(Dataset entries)

**src/rtl/minv_pkg.sv**
```systemverilog
// Package for the 64-bit modular inverse block.
// Holds the default operand width and the status type of the shift-subtract unit.
// No dependencies.
package minv_pkg;

	// Default operand width; the payload fields are always 64 bits wide.
	localparam int DATA_WIDTH_DEF = 64;
	localparam int FIELD_WIDTH = 64;

	// Status returned by the shift-subtract unit to the sequencer.
	typedef struct packed {
		logic le;    // shifted divisor is not above the running remainder
		logic fits;  // divisor may be shifted one more place without overflow
	} minv_cmp_t;

endpackage

```
**src/rtl/minv_if.sv**
```systemverilog
// Channel interfaces of the modular inverse block: request and response.
// Depends on minv_pkg for the field width.
interface minv_req_if;
	logic                          valid;
	logic                          ready;
	logic [minv_pkg::FIELD_WIDTH-1:0] value;
	logic [minv_pkg::FIELD_WIDTH-1:0] modulus;

	modport source (output valid, output value, output modulus, input ready);
	modport sink (input valid, input value, input modulus, output ready);
endinterface

interface minv_rsp_if;
	logic                          valid;
	logic                          ready;
	logic [minv_pkg::FIELD_WIDTH-1:0] inverse;
	logic                          exists;

	modport source (output valid, output inverse, output exists, input ready);
	modport sink (input valid, input inverse, input exists, output ready);
endinterface

```
**src/rtl/modular_inverse_64_core.sv**
```systemverilog
// Modular inverse core: extended Euclid with a shared shift-subtract unit.
// Request channel req carries value and modulus; response channel rsp carries
// inverse and exists. Both use valid/ready; a transaction completes when both
// are high at a rising edge of clk. Only the low DATA_WIDTH bits of the
// operands are used.
// The block works on one transaction at a time: req.ready is high only while
// idle. Each Euclid step loads the step, aligns the divisor by shifting it up
// one place per quotient bit, then subtracts one bit at a time on the way back
// down, all through the single shift-subtract unit. A zero operand goes
// straight from idle to the response state.
// The result is held in the response register with rsp.valid high until the
// receiver takes it; a stalled receiver simply holds the block in that state.
// Reset (arst_n low) returns the sequencer to idle and drops rsp.valid.
// Depends on minv_pkg, minv_if and minv_shsub.
module modular_inverse_64_core #(
	parameter int DATA_WIDTH = minv_pkg::DATA_WIDTH_DEF
) (
	input  logic        clk,
	input  logic        arst_n,
	minv_req_if.sink    req,
	minv_rsp_if.source  rsp
);
	import minv_pkg::*;

	localparam int W  = DATA_WIDTH;
	localparam int KW = $clog2(W);

	typedef enum logic [2:0] {
		ST_IDLE,
		ST_LOAD,
		ST_ALIGN,
		ST_SUB,
		ST_FIN,
		ST_OUT
	} state_t;

	state_t         state_q;
	logic [W-1:0]   r0_q, r1_q, s0_q, s1_q, rem_q, srem_q, m_q, inv_q;
	logic [KW-1:0]  k_q;
	logic           exists_q;

	minv_cmp_t      cmp;
	logic [W-1:0]   rem_diff, srem_diff, rem_new, srem_new;
	logic [W-1:0]   a_in, m_in;

	assign a_in = req.value[W-1:0];
	assign m_in = req.modulus[W-1:0];

	// Shared shift-subtract unit.
	minv_shsub #(.W(W), .KW(KW)) u_shsub (
		.r1        (r1_q),
		.s1        (s1_q),
		.rem       (rem_q),
		.srem      (srem_q),
		.k         (k_q),
		.up        (state_q == ST_ALIGN),
		.cmp       (cmp),
		.rem_diff  (rem_diff),
		.srem_diff (srem_diff)
	);

	// Remainder and coefficient after the current subtract cycle.
	assign rem_new  = cmp.le ? rem_diff : rem_q;
	assign srem_new = cmp.le ? srem_diff : srem_q;

	assign req.ready   = (state_q == ST_IDLE);
	assign rsp.valid   = (state_q == ST_OUT);
	assign rsp.inverse = FIELD_WIDTH'(inv_q);
	assign rsp.exists  = exists_q;

	// Sequencer with its registered datapath.
	always_ff @(posedge clk or negedge arst_n) begin
		if (!arst_n) begin
			state_q  <= ST_IDLE;
			exists_q <= 1'b0;
			r0_q     <= '0;
			r1_q     <= '0;
			s0_q     <= '0;
			s1_q     <= '0;
			rem_q    <= '0;
			srem_q   <= '0;
			m_q      <= '0;
			inv_q    <= '0;
			k_q      <= '0;
		end else begin
			unique case (state_q)
				ST_IDLE: begin
					if (req.valid) begin
						r0_q     <= a_in;
						r1_q     <= m_in;
						m_q      <= m_in;
						s0_q     <= W'(1);
						s1_q     <= '0;
						inv_q    <= '0;
						exists_q <= 1'b0;
						if (a_in == '0 || m_in == '0) begin
							state_q <= ST_OUT;
						end else begin
							state_q <= ST_LOAD;
						end
					end
				end
				ST_LOAD: begin
					rem_q  <= r0_q;
					srem_q <= s0_q;
					k_q    <= '0;
					state_q <= (r1_q == '0) ? ST_FIN : ST_ALIGN;
				end
				ST_ALIGN: begin
					if (cmp.fits && cmp.le) begin
						k_q <= k_q + KW'(1);
					end else begin
						state_q <= ST_SUB;
					end
				end
				ST_SUB: begin
					rem_q  <= rem_new;
					srem_q <= srem_new;
					if (k_q == '0) begin
						r0_q    <= r1_q;
						r1_q    <= rem_new;
						s0_q    <= s1_q;
						s1_q    <= srem_new;
						state_q <= ST_LOAD;
					end else begin
						k_q <= k_q - KW'(1);
					end
				end
				ST_FIN: begin
					// A negative coefficient is brought into range by adding the modulus.
					if (r0_q == W'(1)) begin
						exists_q <= 1'b1;
						inv_q    <= s0_q[W-1] ? (m_q + s0_q) : s0_q;
					end
					state_q <= ST_OUT;
				end
				ST_OUT: begin
					if (rsp.ready) begin
						state_q <= ST_IDLE;
					end
				end
				default: state_q <= ST_IDLE;
			endcase
		end
	end

endmodule

```
**src/rtl/minv_shsub.sv**
```systemverilog
// Shared shift-subtract unit of the modular inverse block.
// Shifts divisor and coefficient, compares against the remainder and subtracts.
// Depends on minv_pkg.
module minv_shsub #(
	parameter int W  = 64,
	parameter int KW = 6
) (
	input  logic [W-1:0]  r1,
	input  logic [W-1:0]  s1,
	input  logic [W-1:0]  rem,
	input  logic [W-1:0]  srem,
	input  logic [KW-1:0] k,
	input  logic          up,
	output minv_pkg::minv_cmp_t cmp,
	output logic [W-1:0]  rem_diff,
	output logic [W-1:0]  srem_diff
);
	import minv_pkg::*;

	logic [W-1:0] d;
	logic [W-1:0] ds;
	logic [KW-1:0] top_idx;

	// Divisor and coefficient shifted by k, or by k+1 while aligning.
	always_comb begin
		d  = r1 << k;
		ds = s1 << k;
		if (up) begin
			d  = d << 1;
			ds = ds << 1;
		end
	end

	// The next shift keeps r1 << (k+1) in range when bit W-1-k of r1 is clear.
	assign top_idx   = KW'(W - 1) - k;
	assign cmp.fits  = (k != KW'(W - 1)) && !r1[top_idx];
	assign cmp.le    = (d <= rem);
	assign rem_diff  = rem - d;
	assign srem_diff = srem - ds;

endmodule

```
**src/flat_wrapper.sv**
```systemverilog
// flat-port wrapper written by rule: the top's interface ports become plain ports
module modular_inverse_64_core_flat import minv_pkg::*;
#(
	parameter int DATA_WIDTH = minv_pkg::DATA_WIDTH_DEF
)
  (clk, arst_n, req_valid, req_value, req_modulus, req_ready, rsp_valid, rsp_inverse, rsp_exists, rsp_ready);
  minv_req_if req_i ();
  minv_rsp_if rsp_i ();
  input  logic clk;
  input  logic arst_n;
  input wire logic [$bits(req_i.valid)-1:0] req_valid;
  input wire logic [$bits(req_i.value)-1:0] req_value;
  input wire logic [$bits(req_i.modulus)-1:0] req_modulus;
  output wire logic [$bits(req_i.ready)-1:0] req_ready;
  output wire logic [$bits(rsp_i.valid)-1:0] rsp_valid;
  output wire logic [$bits(rsp_i.inverse)-1:0] rsp_inverse;
  output wire logic [$bits(rsp_i.exists)-1:0] rsp_exists;
  input wire logic [$bits(rsp_i.ready)-1:0] rsp_ready;
  assign req_i.valid = req_valid;
  assign req_i.value = req_value;
  assign req_i.modulus = req_modulus;
  assign req_ready = req_i.ready;
  assign rsp_valid = rsp_i.valid;
  assign rsp_inverse = rsp_i.inverse;
  assign rsp_exists = rsp_i.exists;
  assign rsp_i.ready = rsp_ready;
  modular_inverse_64_core #(.DATA_WIDTH(DATA_WIDTH)) u_core (.clk(clk), .arst_n(arst_n), .req(req_i), .rsp(rsp_i));
endmodule
```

> _TASK GOAL_
Could you tally the lines in the data that contain the string "high" and answer with the number alone?

> _WRITTEN SOLUTION_
3